To examine the mechanisms whereby P14AS can control the TNF-NF-κB signaling axis, the miRanda, RNA hybrid, and Pita tools were leveraged to detect overlap between P14AS and miRNA target genes, identifying several genes that have previously been annotated in RNA-sequencing datasets assessing the differential expression of ncRNAs. In total, 127 miRNAs were screened for interaction with P14AS using miRanda, RNA hybrid, and Pita databases (Table 1). Among them, only three miRNAs miR-6855-5p, miR-6842-5p, and miR-23a-5p were found to be associated with P14AS-associated proteins (Fig. 2A). To test the ability of these miRNAs to directly interact with P14AS in HCT116 cells, a dual-luciferase reporter assay was next conducted. While a significant reduction in luciferase activity was evident for cells co-transfected with a wild-type P14AS vector and a miR-23a-5p mimic, the same was not true following miR-6855-5p or miR-6842-5p mimic transfection. In addition, the mutation of the putative binding sequences in the P14AS reporter vector abrogated the ability of miR-23a-5p mimic transfection to suppress luciferase activity in both HCT116 and SW480 cells (Fig. 2B-C). A group of biotin-conjugated P14AS probes was also able to pull down miR-23a-5p in P14AS OE cells (Fig. 2D). Argonaute2 (AGO2) is a key protein member of the RNA-induced silencing complex (RISC) that controls miRNA function(Sheu-Gruttadauria et al. 2019).

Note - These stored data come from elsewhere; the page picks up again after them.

===== src/design/sfr_access_pkg.sv =====
`default_nettype none
package sfr_access_pkg;

	// ==========================================
	// register offsets and layouts
	localparam logic [7:0] page_select_addr = 8'h91;
	localparam logic [7:0] unlock_key_addr  = 8'hc7;
	localparam logic [7:0] page_select_rst  = 8'h00;
	localparam int         page_lsb         = 0;
	localparam int         page_msb         = 1;
	localparam logic [1:0] bank0            = 2'h0;
	localparam logic [1:0] bank1            = 2'h1;
	localparam logic [1:0] bank2            = 2'h2;

	// ==========================================
	// unlock key values
	localparam logic [7:0] key_first  = 8'haa;
	localparam logic [7:0] key_second = 8'h55;

	// ==========================================
	// timing, in clock cycles of the core clock
	localparam int         key_wait_cycles = 3;
	localparam int         window_cycles   = 4;
	localparam logic [2:0] key_wait_cnt    = 3'(key_wait_cycles);
	localparam logic [2:0] window_cnt      = 3'(window_cycles);

	// ==========================================
	// unlock sequencer states
	typedef enum logic [1:0] {
		st_idle   = 2'b00,
		st_waiting = 2'b01,
		st_open   = 2'b10
	} unlock_state_t;

	// ==========================================
	// core register access request
	typedef struct packed {
		logic       wr;
		logic       rd;
		logic [7:0] addr;
		logic [7:0] wdata;
	} sfr_req_t;

	// ==========================================
	// whole state of the unlock sequencer
	typedef struct packed {
		unlock_state_t state;
		logic [2:0]    count;
	} unlock_regs_t;

	// ==========================================
	// whole state of the page and read path
	typedef struct packed {
		logic [1:0] page;
		logic [7:0] rdata;
		logic       rvalid;
	} top_regs_t;

endpackage

`default_nettype wire


===== src/design/timed_unlock.sv =====
`timescale 1ns/1ps
`default_nettype none

module timed_unlock (
	input  wire logic i_sys_clk,
	input  wire logic i_arst_n,
	input  wire logic i_key_wr,
	input  wire logic [7:0] i_key_data,
	output logic      o_window_open
);

	sfr_access_pkg::unlock_regs_t r;
	sfr_access_pkg::unlock_regs_t next_r;

	// ==========================================
	// key sequence and window counter
	always_comb begin
		next_r = r;
		case (r.state)
			sfr_access_pkg::st_idle: begin
			end
			sfr_access_pkg::st_waiting: begin
				if (r.count == 3'h1) begin
					next_r.state = sfr_access_pkg::st_idle; // too late, no window
				end
				next_r.count = r.count - 3'h1;
			end
			sfr_access_pkg::st_open: begin
				if (r.count == 3'h1) begin
					next_r.state = sfr_access_pkg::st_idle; // self close
				end
				next_r.count = r.count - 3'h1;
			end
			default: begin
				next_r.state = sfr_access_pkg::st_idle;
			end
		endcase
		// key writes only steer the sequencer
		if (i_key_wr) begin
			if (i_key_data == sfr_access_pkg::key_first) begin
				next_r.state = sfr_access_pkg::st_waiting; // restart wait
				next_r.count = sfr_access_pkg::key_wait_cnt;
			end else if (i_key_data == sfr_access_pkg::key_second
				&& r.state == sfr_access_pkg::st_waiting) begin
				next_r.state = sfr_access_pkg::st_open; // open window
				next_r.count = sfr_access_pkg::window_cnt;
			end else begin
				next_r.state = sfr_access_pkg::st_idle; // wrong key aborts
				next_r.count = 3'h0;
			end
		end
		if (next_r.state == sfr_access_pkg::st_idle) begin
			next_r.count = 3'h0;
		end
	end

	always_ff @(posedge i_sys_clk or negedge i_arst_n) begin
		if (!i_arst_n) begin
			r <= '{state: sfr_access_pkg::st_idle, count: 3'h0};
		end else begin
			r <= next_r;
		end
	end

	// window qualifier, level
	assign o_window_open = (r.state == sfr_access_pkg::st_open);

endmodule

`default_nettype wire


===== src/design/sfr_page_and_timed_unlock.sv =====
`timescale 1ns/1ps
`default_nettype none

module sfr_page_and_timed_unlock (
	// clock and reset
	input  wire logic       i_sys_clk,
	input  wire logic       i_arst_n,
	// core register strobes
	input  wire logic       i_sfr_wr,
	input  wire logic       i_sfr_rd,
	input  wire logic [7:0] i_sfr_addr,
	input  wire logic [7:0] i_sfr_wdata,
	// protected register select, decoded outside
	input  wire logic       i_prot_sel,
	// read answer
	output logic      [7:0] o_sfr_rdata,
	output logic            o_sfr_rvalid,
	// steering and unlock status
	output logic            o_sfr_hit,
	output logic      [1:0] o_bank_sel,
	output logic            o_window_open,
	output logic            o_prot_wr_en
);

	sfr_access_pkg::sfr_req_t  req;
	sfr_access_pkg::top_regs_t r;
	sfr_access_pkg::top_regs_t next_r;
	logic                      page_hit;
	logic                      key_hit;
	logic                      any_hit;
	logic                      page_wr;
	logic                      key_wr;
	logic                      page_rd;
	logic                      key_rd;
	logic [1:0]                next_page;
	logic                      read_valid;
	logic [7:0]                read_data;
	logic                      window_open;

	// ==========================================
	// usage notes
	// both registers answer on every bank
	// page value 3 is stored but steers nowhere
	// bits 7:2 of the page byte read back as zero
	// key register never returns its contents
	// key reads still give a valid pulse
	// key pair must arrive close together
	// masked interrupts keep the pair tight
	// interrupt code saves and restores the page
	// window lasts a fixed count, not a write count
	// several protected writes may share a window
	// a late protected write is silently dropped
	// fresh first key closes an open window
	// any other key value aborts the sequence
	// second key outside the wait aborts too
	// write enable is combinational; sample mid-cycle
	// protected reads are never gated here

	// ==========================================
	// unlock timing, edge by edge
	// edge k:   first key taken, wait count 3
	// edge k+1: second key here opens the window
	// edge k+2: still accepted
	// edge k+3: last edge that opens the window
	// edge k+4: wait expired, second key refused
	// opening edge j: window high from j to j+4
	// protected write taken at j+1 .. j+4 lands
	// protected write at j+5 or later is dropped
	//
	// page timing
	// write taken at edge n steers from cycle n+1
	// read taken at edge n answers in cycle n+1
	// read data holds until the next read

	// ==========================================
	// request carrier
	assign req = '{
		wr:    i_sfr_wr,
		rd:    i_sfr_rd,
		addr:  i_sfr_addr,
		wdata: i_sfr_wdata
	};

	// ==========================================
	// address decode; both registers sit on every page
	always_comb begin
		page_hit = 1'b0;
		key_hit  = 1'b0;
		case (req.addr)
			sfr_access_pkg::page_select_addr: begin
				page_hit = 1'b1;
			end
			sfr_access_pkg::unlock_key_addr: begin
				key_hit = 1'b1;
			end
			default: begin
				page_hit = 1'b0;
				key_hit  = 1'b0;
			end
		endcase
	end

	// ==========================================
	// strobe qualification
	assign any_hit = page_hit || key_hit;
	assign page_wr = req.wr && page_hit;
	assign key_wr  = req.wr && key_hit; // key writes only steer the sequencer
	assign page_rd = req.rd && page_hit;
	assign key_rd  = req.rd && key_hit;

	// ==========================================
	// page path; bits 7:2 of the byte are dropped
	always_comb begin
		next_page = r.page;
		if (page_wr) begin
			next_page = req.wdata[sfr_access_pkg::page_msb:sfr_access_pkg::page_lsb];
		end
	end

	// ==========================================
	// read path; unknown addresses give zero, no valid
	always_comb begin
		read_valid = 1'b0;
		read_data  = 8'h00;
		case ({page_rd, key_rd})
			2'b10: begin
				read_valid = 1'b1;
				read_data  = {6'h00, r.page};
			end
			2'b01: begin
				read_valid = 1'b1;
				read_data  = 8'h00; // key register reads zero
			end
			default: begin
				read_valid = 1'b0;
				read_data  = 8'h00;
			end
		endcase
	end

	// ==========================================
	// key sequencer
	timed_unlock u_unlock (
		.i_sys_clk     (i_sys_clk),
		.i_arst_n      (i_arst_n),
		.i_key_wr      (key_wr),
		.i_key_data    (req.wdata),
		.o_window_open (window_open)
	);

	// ==========================================
	// next register state
	always_comb begin
		next_r        = r;
		next_r.page   = next_page;
		next_r.rvalid = read_valid;
		if (req.rd) begin
			next_r.rdata = read_data;
		end
	end

	// ==========================================
	// page register and read data
	always_ff @(posedge i_sys_clk or negedge i_arst_n) begin
		if (!i_arst_n) begin
			r <= '{
				page:   sfr_access_pkg::bank0,
				rdata:  8'h00,
				rvalid: 1'b0
			};
		end else begin
			r <= next_r;
		end
	end

	// ==========================================
	// outputs
	assign o_sfr_rdata   = r.rdata;
	assign o_sfr_rvalid  = r.rvalid;
	assign o_sfr_hit     = any_hit;
	assign o_bank_sel    = r.page; // bank steering
	assign o_window_open = window_open;
	// write enable judged in the completing cycle; reads never gated
	assign o_prot_wr_en  = req.wr && i_prot_sel && window_open;

endmodule

`default_nettype wire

The use of anti-AGO2 to conduct RNA immunoprecipitation (RIP) using lysates prepared from SW480 cells resulted in P14AS and miR-23a-5p enrichment, with this enrichment being stronger for P14AS relative to miR-23a-5p (Fig. 2E). Overexpression of P14AS led to increased levels of the miR-23a precursor transcript (Table 2) and qPCR confirmed the upregulation of miR-23a-5p (Fig. 2F).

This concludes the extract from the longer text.